Personal information
- Full name: Adolpho Wellisch
- Born: 9 February 1886 Rio de Janeiro, Brazil
- Died: 19 October 1972 (aged 86) Rio de Janeiro, Brazil

Sport
- Sport: Diving

= Adolpho Wellisch =

Brazilian diver

Adolpho Wellisch (9 February 1886 - 19 October 1972) was a Brazilian diver. Domestically, he represented the Tietê Rowing Club. He was selected to be part of the first Brazilian team at the Olympic Games, doing so at the 1928 Summer Olympics, and competed in all three men's diving events. His highest position was seventh in the men's 10 metre platform.

==Biography==
Adolpho Wellisch was born on 9 February 1886 in Rio de Janeiro, Brazil. Domestically, he competed for the Tietê Rowing Club.
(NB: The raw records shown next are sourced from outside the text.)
**config.mk**
```make
export PLATFORM = sky130hd
export DESIGN_NAME = cpuTop
export DESIGN_NICKNAME = d
export VERILOG_FILES = /design/src/source/cpuPkg.sv /design/src/source/apbBusMaster.sv /design/src/source/controlUnit.sv /design/src/source/regFile.sv /design/src/source/alu.sv /design/src/source/dataPath.sv /design/src/source/cpuTop.sv
export VERILOG_INCLUDE_DIRS = /design/src /design/src/source
export SDC_FILE = /design/constraint.sdc
export NUM_CORES = 2
export LEC_CHECK = 0
export BUFFER_PORTS_ARGS = -buffer_cell sky130_fd_sc_hd__buf_2
export CAP_MARGIN = 10
export CORE_ASPECT_RATIO = 1.25
export CORE_MARGIN = 3
export CORE_UTILIZATION = 45
export DETAILED_ROUTE_END_ITERATION = 10
export SYNTH_ARGS = -nofsm -noshare
export SYNTH_HDL_FRONTEND = slang
export SYNTH_HIERARCHICAL = 1
export SYNTH_SLANG_ARGS = --single-unit
```
**constraint.sdc**
```tcl
create_clock -name Clk -period 6.85 [get_ports Clk]
set_input_delay 1.37 -clock Clk [delete_from_list [all_inputs] [get_ports Clk]]
set_output_delay 1.37 -clock Clk [all_outputs]
set_load 0.01 [all_outputs]
```
**src/source/cpuDefs.svh**
```systemverilog
`ifndef CPU_DEFS_SVH
`define CPU_DEFS_SVH

// Machine word and register file size
`define DATA_WIDTH 32
`define REG_COUNT 32

// First fetch address, NPC starts one word later
`define RESET_PC 32'h0000_0000

// Top bit of each instruction field
`define OP_HI 31
`define OP3_HI 24
`define RD_HI 29
`define RS1_HI 18
`define I_BIT 13
`define COND_HI 28
`define ANNUL_BIT 29

`endif

```
**src/source/cpuPkg.sv**
```systemverilog
package cpuPkg;

	// ALU operations
	typedef enum logic [3:0] {
		ALU_ADD,
		ALU_SUB,
		ALU_AND,
		ALU_OR,
		ALU_XOR,
		ALU_PASSB
	} aluOpT;

	// ALU A operand source
	typedef enum logic [1:0] {
		A_RS1,
		A_PC,
		A_NPC
	} aluASelT;

	// ALU B operand source
	typedef enum logic [2:0] {
		B_RS2,
		B_SIMM13,
		B_SETHI,
		B_DISP,
		B_FOUR
	} aluBSelT;

	typedef enum logic {
		PC_FROM_NPC,
		PC_FROM_ALU
	} pcSrcT;

	typedef enum logic [1:0] {
		BUS_FETCH,
		BUS_LOAD,
		BUS_STORE
	} busOpT;

	// Control sequencer states
	typedef enum logic [4:0] {
		S_RESET,
		S_FETCH,
		S_FETCH_WAIT,
		S_DECODE,
		S_ALU_EXEC,
		S_ALU_WB,
		S_ADDR,
		S_LD_REQ,
		S_LD_WAIT,
		S_LD_WB,
		S_ST_REQ,
		S_ST_WAIT,
		S_BRANCH,
		S_BR_UPD,
		S_NEXT_PC,
		S_HALT
	} ctrlStateT;

	// Integer condition codes
	typedef struct packed {
		logic n;
		logic z;
		logic v;
		logic c;
	} iccT;

endpackage

```
**src/source/apbBusMaster.sv**
```systemverilog
`include "cpuDefs.svh"

module apbBusMaster
	import cpuPkg::*;
(
	input logic Clk,
	input logic RESET,
	input logic memReq,
	input busOpT memOp,
	input logic [`DATA_WIDTH-1:0] memAddr,
	input logic [`DATA_WIDTH-1:0] memWdata,
	output logic [`DATA_WIDTH-1:0] memRdata,
	output logic memDone,
	output logic [`DATA_WIDTH-1:0] paddr,
	output logic [`DATA_WIDTH-1:0] pwdata,
	output logic pwrite,
	output logic psel,
	output logic penable,
	input logic [`DATA_WIDTH-1:0] prdata,
	input logic pready
);

	typedef enum logic [1:0] {
		IDLE,
		SETUP,
		ACCESS
	} apbStateT;

	apbStateT state;
	logic acceptReq;

	assign acceptReq = memReq && (state == IDLE);

	always_ff @(posedge Clk)
	begin
		if (RESET)
		begin
			state <= IDLE;
			pwrite <= 1'b0;
		end
		else
		begin
			case (state)
				IDLE:
				begin
					if (memReq)
						state <= SETUP;
				end
				SETUP:
					state <= ACCESS;
				// Held here for as long as the slave stalls
				ACCESS:
				begin
					if (pready)
						state <= IDLE;
				end
				default:
					state <= IDLE;
			endcase
			if (acceptReq)
				pwrite <= (memOp == BUS_STORE);
		end
	end

	// Latched at the request, stable until completion
	always_ff @(posedge Clk)
	begin
		if (acceptReq)
		begin
			paddr <= memAddr;
			pwdata <= memWdata;
		end
	end

	assign psel = (state != IDLE);
	assign penable = (state == ACCESS);

	// Completion cycle, read data passed straight through
	assign memDone = (state == ACCESS) && pready;
	assign memRdata = prdata;

	assert property (@(posedge Clk) disable iff (RESET) penable |-> psel);

	assert property (@(posedge Clk) disable iff (RESET)
		psel && !(penable && pready) |=> psel && $stable(paddr));

endmodule

```
**src/source/controlUnit.sv**
```systemverilog
`include "cpuDefs.svh"

module controlUnit
	import cpuPkg::*;
(
	input logic Clk,
	input logic RESET,
	input logic [`DATA_WIDTH-1:0] ir,
	input logic branchTaken,
	input logic memDone,
	output logic pcLoad,
	output logic npcLoad,
	output logic irLoad,
	output logic marLoad,
	output logic mdrLoad,
	output logic iccLoad,
	output logic regWrite,
	output logic memReq,
	output aluOpT aluOp,
	output aluASelT aluASel,
	output aluBSelT aluBSel,
	output pcSrcT pcSrc,
	output busOpT memOp,
	output logic halted
);

	ctrlStateT state;
	ctrlStateT nextState;

	logic [1:0] op;
	logic [2:0] op2;
	logic [5:0] op3;
	logic [3:0] cond;
	logic validArith;
	logic validBranch;
	aluOpT decodedOp;
	aluOpT arithOp;
	aluBSelT regOrImm;

	assign op = ir[`OP_HI -: 2];
	assign op2 = ir[`OP3_HI -: 3];
	assign op3 = ir[`OP3_HI -: 6];
	assign cond = ir[`COND_HI -: 4];

	// Only BN, BE, BA and BNE without annul
	assign validBranch = !ir[`ANNUL_BIT] && (cond[2:1] == 2'b00);

	assign regOrImm = ir[`I_BIT] ? B_SIMM13 : B_RS2;

	// op3 bit 4 marks the cc form, bits 2:0 the operation
	always_comb
	begin
		validArith = !op3[5] && !op3[3];
		case (op3[2:0])
			3'b000: decodedOp = ALU_ADD;
			3'b001: decodedOp = ALU_AND;
			3'b010: decodedOp = ALU_OR;
			3'b011: decodedOp = ALU_XOR;
			3'b100: decodedOp = ALU_SUB;
			default:
			begin
				decodedOp = ALU_ADD;
				validArith = 1'b0;
			end
		endcase
	end

	// SETHI just passes its immediate through
	assign arithOp = (op == 2'b00) ? ALU_PASSB : decodedOp;

	always_ff @(posedge Clk)
	begin
		if (RESET)
			state <= S_RESET;
		else
			state <= nextState;
	end

	always_comb
	begin
		nextState = state;
		pcLoad = 1'b0;
		npcLoad = 1'b0;
		irLoad = 1'b0;
		marLoad = 1'b0;
		mdrLoad = 1'b0;
		iccLoad = 1'b0;
		regWrite = 1'b0;
		memReq = 1'b0;
		memOp = BUS_FETCH;
		aluOp = ALU_ADD;
		aluASel = A_RS1;
		aluBSel = B_RS2;
		pcSrc = PC_FROM_NPC;

		case (state)
			S_RESET:
				nextState = S_FETCH;
			S_FETCH:
			begin
				memReq = 1'b1;
				nextState = S_FETCH_WAIT;
			end
			S_FETCH_WAIT:
			begin
				if (memDone)
				begin
					irLoad = 1'b1;
					nextState = S_DECODE;
				end
			end
			S_DECODE:
			begin
				case (op)
					2'b00:
					begin
						if (op2 == 3'b100)
							nextState = S_ALU_EXEC;
						else if (op2 == 3'b010 && validBranch)
							nextState = S_BRANCH;
						else
							nextState = S_HALT;
					end
					2'b10:
						nextState = validArith ? S_ALU_EXEC : S_HALT;
					// Word LD and ST only
					2'b11:
					begin
						if (op3 == 6'b000000 || op3 == 6'b000100)
							nextState = S_ADDR;
						else
							nextState = S_HALT;
					end
					default:
						nextState = S_HALT;
				endcase
			end
			// Operands settle before the write
			S_ALU_EXEC:
			begin
				aluOp = arithOp;
				aluBSel = (op == 2'b00) ? B_SETHI : regOrImm;
				nextState = S_ALU_WB;
			end
			S_ALU_WB:
			begin
				aluOp = arithOp;
				aluBSel = (op == 2'b00) ? B_SETHI : regOrImm;
				regWrite = 1'b1;
				iccLoad = (op == 2'b10) && op3[4];
				nextState = S_NEXT_PC;
			end
			// Effective address rs1 + rs2 or simm13
			S_ADDR:
			begin
				aluBSel = regOrImm;
				marLoad = 1'b1;
				nextState = op3[2] ? S_ST_REQ : S_LD_REQ;
			end
			S_LD_REQ:
			begin
				memReq = 1'b1;
				memOp = BUS_LOAD;
				nextState = S_LD_WAIT;
			end
			S_LD_WAIT:
			begin
				memOp = BUS_LOAD;
				if (memDone)
				begin
					mdrLoad = 1'b1;
					nextState = S_LD_WB;
				end
			end
			S_LD_WB:
			begin
				regWrite = 1'b1;
				nextState = S_NEXT_PC;
			end
			S_ST_REQ:
			begin
				memReq = 1'b1;
				memOp = BUS_STORE;
				nextState = S_ST_WAIT;
			end
			S_ST_WAIT:
			begin
				memOp = BUS_STORE;
				if (memDone)
					nextState = S_NEXT_PC;
			end
			// NPC gets PC + disp when taken, NPC + 4 otherwise
			S_BRANCH:
			begin
				aluASel = branchTaken ? A_PC : A_NPC;
				aluBSel = branchTaken ? B_DISP : B_FOUR;
				nextState = S_BR_UPD;
			end
			S_BR_UPD:
			begin
				aluASel = branchTaken ? A_PC : A_NPC;
				aluBSel = branchTaken ? B_DISP : B_FOUR;
				pcLoad = 1'b1;
				npcLoad = 1'b1;
				nextState = S_FETCH;
			end
			// PC <- NPC, NPC <- NPC + 4
			S_NEXT_PC:
			begin
				aluASel = A_NPC;
				aluBSel = B_FOUR;
				pcLoad = 1'b1;
				npcLoad = 1'b1;
				nextState = S_FETCH;
			end
			S_HALT:
				nextState = S_HALT;
			default:
				nextState = S_HALT;
		endcase
	end

	assign halted = (state == S_HALT);

	assert property (@(posedge Clk) disable iff (RESET) !(pcLoad && irLoad));

endmodule

```
**src/source/regFile.sv**
```systemverilog
`include "cpuDefs.svh"

module regFile
	import cpuPkg::*;
(
	input logic Clk,
	input logic RESET,
	input logic [4:0] rs1Addr,
	input logic [4:0] rs2Addr,
	input logic [4:0] rdAddr,
	input logic writeEn,
	input logic [`DATA_WIDTH-1:0] writeData,
	output logic [`DATA_WIDTH-1:0] rs1Data,
	output logic [`DATA_WIDTH-1:0] rs2Data,
	output logic [`DATA_WIDTH-1:0] rdData
);

	logic [`DATA_WIDTH-1:0] regs [`REG_COUNT];

	// Writes to r0 are dropped, none while in reset
	always_ff @(posedge Clk)
	begin
		if (writeEn && !RESET && rdAddr != 5'd0)
			regs[rdAddr] <= writeData;
	end

	// r0 reads as zero
	assign rs1Data = (rs1Addr == 5'd0) ? '0 : regs[rs1Addr];
	assign rs2Data = (rs2Addr == 5'd0) ? '0 : regs[rs2Addr];

	// Store data port
	assign rdData = (rdAddr == 5'd0) ? '0 : regs[rdAddr];

endmodule

```
**src/source/alu.sv**
```systemverilog
`include "cpuDefs.svh"

module alu
	import cpuPkg::*;
(
	input logic [`DATA_WIDTH-1:0] a,
	input logic [`DATA_WIDTH-1:0] b,
	input aluOpT aluOp,
	output logic [`DATA_WIDTH-1:0] result,
	output iccT flags
);

	logic [`DATA_WIDTH:0] sum;
	logic [`DATA_WIDTH:0] diff;

	// Extra top bit holds carry or borrow
	assign sum = {1'b0, a} + {1'b0, b};
	assign diff = {1'b0, a} - {1'b0, b};

	always_comb
	begin
		flags.v = 1'b0;
		flags.c = 1'b0;
		case (aluOp)
			ALU_ADD:
			begin
				result = sum[`DATA_WIDTH-1:0];
				flags.c = sum[`DATA_WIDTH];
				flags.v = (a[`DATA_WIDTH-1] == b[`DATA_WIDTH-1])
					&& (result[`DATA_WIDTH-1] != a[`DATA_WIDTH-1]);
			end
			// C is the borrow, set when a < b unsigned
			ALU_SUB:
			begin
				result = diff[`DATA_WIDTH-1:0];
				flags.c = diff[`DATA_WIDTH];
				flags.v = (a[`DATA_WIDTH-1] != b[`DATA_WIDTH-1])
					&& (result[`DATA_WIDTH-1] != a[`DATA_WIDTH-1]);
			end
			ALU_AND:
				result = a & b;
			ALU_OR:
				result = a | b;
			ALU_XOR:
				result = a ^ b;
			ALU_PASSB:
				result = b;
			default:
				result = '0;
		endcase
		flags.n = result[`DATA_WIDTH-1];
		flags.z = (result == '0);
	end

endmodule

```
**src/source/dataPath.sv**
```systemverilog
`include "cpuDefs.svh"

module dataPath
	import cpuPkg::*;
(
	input logic Clk,
	input logic RESET,
	input logic pcLoad,
	input logic npcLoad,
	input logic irLoad,
	input logic marLoad,
	input logic mdrLoad,
	input logic iccLoad,
	input logic regWrite,
	input aluOpT aluOp,
	input aluASelT aluASel,
	input aluBSelT aluBSel,
	input pcSrcT pcSrc,
	input busOpT memOp,
	input logic [`DATA_WIDTH-1:0] memRdata,
	output logic [`DATA_WIDTH-1:0] ir,
	output logic branchTaken,
	output logic [`DATA_WIDTH-1:0] memAddr,
	output logic [`DATA_WIDTH-1:0] memWdata
);

	logic [`DATA_WIDTH-1:0] pc;
	logic [`DATA_WIDTH-1:0] npc;
	logic [`DATA_WIDTH-1:0] mar;
	logic [`DATA_WIDTH-1:0] mdr;
	iccT icc;
	iccT aluFlags;
	logic [`DATA_WIDTH-1:0] rs1Data;
	logic [`DATA_WIDTH-1:0] rs2Data;
	logic [`DATA_WIDTH-1:0] aluA;
	logic [`DATA_WIDTH-1:0] aluB;
	logic [`DATA_WIDTH-1:0] aluResult;
	logic [`DATA_WIDTH-1:0] writeData;
	logic [`DATA_WIDTH-1:0] simm13;
	logic [`DATA_WIDTH-1:0] sethiImm;
	logic [`DATA_WIDTH-1:0] dispWord;

	assign simm13 = {{19{ir[12]}}, ir[12:0]};
	assign sethiImm = {ir[21:0], 10'b0};
	// disp22 counts words
	assign dispWord = {{8{ir[21]}}, ir[21:0], 2'b00};

	always_ff @(posedge Clk)
	begin
		if (RESET)
		begin
			pc <= `RESET_PC;
			npc <= `RESET_PC + 4;
			ir <= '0;
			icc <= '0;
		end
		else
		begin
			if (pcLoad)
				pc <= (pcSrc == PC_FROM_ALU) ? aluResult : npc;
			if (npcLoad)
				npc <= aluResult;
			if (irLoad)
				ir <= memRdata;
			if (iccLoad)
				icc <= aluFlags;
		end
	end

	always_ff @(posedge Clk)
	begin
		if (marLoad)
			mar <= aluResult;
		if (mdrLoad)
			mdr <= memRdata;
	end

	always_comb
	begin
		case (aluASel)
			A_PC: aluA = pc;
			A_NPC: aluA = npc;
			default: aluA = rs1Data;
		endcase
		case (aluBSel)
			B_SIMM13: aluB = simm13;
			B_SETHI: aluB = sethiImm;
			B_DISP: aluB = dispWord;
			B_FOUR: aluB = 32'd4;
			default: aluB = rs2Data;
		endcase
	end

	// BN falls in the default and never branches
	always_comb
	begin
		case (ir[`COND_HI -: 4])
			4'b0001: branchTaken = icc.z;
			4'b1000: branchTaken = 1'b1;
			4'b1001: branchTaken = !icc.z;
			default: branchTaken = 1'b0;
		endcase
	end

	// Loads write back from MDR
	assign writeData = (ir[`OP_HI -: 2] == 2'b11) ? mdr : aluResult;

	assign memAddr = (memOp == BUS_FETCH) ? pc : mar;

	regFile regs (
		.Clk(Clk),
		.RESET(RESET),
		.rs1Addr(ir[`RS1_HI -: 5]),
		.rs2Addr(ir[4:0]),
		.rdAddr(ir[`RD_HI -: 5]),
		.writeEn(regWrite),
		.writeData(writeData),
		.rs1Data(rs1Data),
		.rs2Data(rs2Data),
		.rdData(memWdata)
	);

	alu aluUnit (
		.a(aluA),
		.b(aluB),
		.aluOp(aluOp),
		.result(aluResult),
		.flags(aluFlags)
	);

endmodule

```
**src/source/cpuTop.sv**
```systemverilog
`include "cpuDefs.svh"

module cpuTop
	import cpuPkg::*;
(
	input logic Clk,
	input logic RESET,
	output logic [`DATA_WIDTH-1:0] paddr,
	output logic [`DATA_WIDTH-1:0] pwdata,
	output logic pwrite,
	output logic psel,
	output logic penable,
	input logic [`DATA_WIDTH-1:0] prdata,
	input logic pready,
	output logic halted
);

	logic memReq;
	logic memDone;
	busOpT memOp;
	logic [`DATA_WIDTH-1:0] memAddr;
	logic [`DATA_WIDTH-1:0] memWdata;
	logic [`DATA_WIDTH-1:0] memRdata;
	logic [`DATA_WIDTH-1:0] ir;
	logic branchTaken;
	logic pcLoad;
	logic npcLoad;
	logic irLoad;
	logic marLoad;
	logic mdrLoad;
	logic iccLoad;
	logic regWrite;
	aluOpT aluOp;
	aluASelT aluASel;
	aluBSelT aluBSel;
	pcSrcT pcSrc;

	apbBusMaster bus (
		.Clk(Clk),
		.RESET(RESET),
		.memReq(memReq),
		.memOp(memOp),
		.memAddr(memAddr),
		.memWdata(memWdata),
		.memRdata(memRdata),
		.memDone(memDone),
		.paddr(paddr),
		.pwdata(pwdata),
		.pwrite(pwrite),
		.psel(psel),
		.penable(penable),
		.prdata(prdata),
		.pready(pready)
	);

	controlUnit ctrl (
		.Clk(Clk),
		.RESET(RESET),
		.ir(ir),
		.branchTaken(branchTaken),
		.memDone(memDone),
		.pcLoad(pcLoad),
		.npcLoad(npcLoad),
		.irLoad(irLoad),
		.marLoad(marLoad),
		.mdrLoad(mdrLoad),
		.iccLoad(iccLoad),
		.regWrite(regWrite),
		.memReq(memReq),
		.aluOp(aluOp),
		.aluASel(aluASel),
		.aluBSel(aluBSel),
		.pcSrc(pcSrc),
		.memOp(memOp),
		.halted(halted)
	);

	dataPath dp (
		.Clk(Clk),
		.RESET(RESET),
		.pcLoad(pcLoad),
		.npcLoad(npcLoad),
		.irLoad(irLoad),
		.marLoad(marLoad),
		.mdrLoad(mdrLoad),
		.iccLoad(iccLoad),
		.regWrite(regWrite),
		.aluOp(aluOp),
		.aluASel(aluASel),
		.aluBSel(aluBSel),
		.pcSrc(pcSrc),
		.memOp(memOp),
		.memRdata(memRdata),
		.ir(ir),
		.branchTaken(branchTaken),
		.memAddr(memAddr),
		.memWdata(memWdata)
	);

endmodule

```
==> results by group <==
Run status
  • Status: completed

Floorplanning
  • Initial Util: 0.456
  • IO Pins: 103
  • Die Span X: 364 um
  • Placeable Area: 159,000 um2
  • Die area: 165,000 um2
  • Row Count: 163
  • Die H: 454 um

Synthesis
  • Syn_area_per_cell: 15.2 um2
  • Ys Warns: 6
  • Synthesized area: 72,300 um2
  • Syn Inst Count: 4,770

Routing
  • Vias: 51,700
  • Post-DRT Antenna Nets: 0
  • Routed wire length: roughly 270,000 um
  • Wire per inst: between 30 and 40 um
  • Remaining DRCs: 0
  • Vias per inst: 7.11
  • DRT Pass-1 Iters: 6
  • DRT iter0 DRCs: 7,830

STA
  • Slew HR: 0.129
  • Clock skew: around 0.044 ns
  • Final hold violations: 0
  • Slew @ Worst Pin: 1.30 ns
  • Max Fclk: 0.148 GHz
  • Slew Limit Fails: 0
  • TNS Setup: 0 ns
  • Final worst slack: 0.0949 ns
  • Final setup fails: 0
  • Fin crit share: 0.986
  • Post-layout min period: 6.76 ns

Critical path
  • CP Max Fanout: 32
  • Worst path top cell family by delay: compound AO/OA/AOI/OAI gates
  • Worst path most repeated cell: buf_4
  • Worst path slowest cell: a222oi_1
  • CP required: 7.39 ns
  • Crit path kind: reg -> reg
  • CP Launch Type: flip-flop
  • Slowest cell delay on critical path: 0.67 ns
  • Arr. time, crit path: around 7.3 ns
  • Crit. End Element: flip-flop
  • Critical path cell sequence: or2_2 -> buf_4 -> buf_4 -> a211oi_1 -> a311oi_2 -> buf_4 -> nor2b_1 -> o22ai_1 -> a222oi_1 -> inv_1 -> ha_1 -> buf_4 -> a21o_1 -> a21oi_1 -> o21bai_1 -> o2bb2ai_1 -> o41ai_2 -> o21bai_1 -> and4_4 -> a2111oi_4 -> o21ai_1 -> or2_2 -> mux2_2 -> buf_12
  • WP buf/inv: 6

GRT
  • Vias in the first global route: a little over 50,000
  • Met2 GRT Util: 0.515
  • Met1 Track Usage GR: 0.402
  • First-pass GRT wire length: 379,000 um
  • Global route overflow: 0
  • Total track usage: 0.326
  • Largest net degree at the start of global routing: 124
  • Met3 usage: 0.0854
  • GR peak layer: met2
  • Initial antenna violation count: 8

Pwr
  • Leakage power: 26.3 nW
  • Cell Pwr Density: ~270 nW/um2
  • VDD IR max: 218 uV

Clocking
  • CTS Buf Count: around 130
  • Clk_lat worst skew: 0.81 ns
  • CTS root buffer: clkbuf_16
  • Clock sink count: approximately 1,300
  • CTS tree: yes
  • Reg clk slew, reported paths: 0.06 ns
  • CTS HTree Levels: 4
  • CTS max path bufs: 3
  • Hold-fix buffers at CTS: 0

Final layout
  • Layout cells sized above 1: 0.353
  • Area Growth Syn to Fin: 14.5%
  • Layout filler cell count: roughly 13,000
  • Nets: 5,249
  • Post-route cell area: 82,700 um2

Flow run
  • Max_cap viols: 0

Hold path
  • Hold Path Class: reg -> reg

Placement
  • Post-DP Area: approximately 78,000 um2
  • PortBufs: 102
  • GPL Wtd Cong: 0.981
  • Setup Slack @ Placement: -0.368 ns
  • DP HPWL: around 180,000 um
During his career as a diver, he was selected to be part of the first Brazilian team at the Olympic Games, which made their debut at the 1920 Summer Olympics held in Antwerp, Belgium. He competed in all three men's events.

Wellisch first competed in the preliminary round of the men's plain high event on 22 August. There, he placed third with 162 points and qualified for the finals which was held on 25 August. He earned 153 points and placed eighth out of the nine athletes that competed in the final. He then competed in the preliminary round of the men's 3 metre springboard event on 26 August but failed to advance after placing fourth in his group with a total of 522.85 points. His last event was the men's 10 metre platform event. He automatically qualified for the final held on 29 August and placed last out of the seven competitors that competed, his highest placement at the Summer Games.

After the 1920 Summer Games, he competed for Brazil at the 1922 Latin American Games. Wellisch later died on 19 October 1972 in Rio de Janeiro at the age of 86.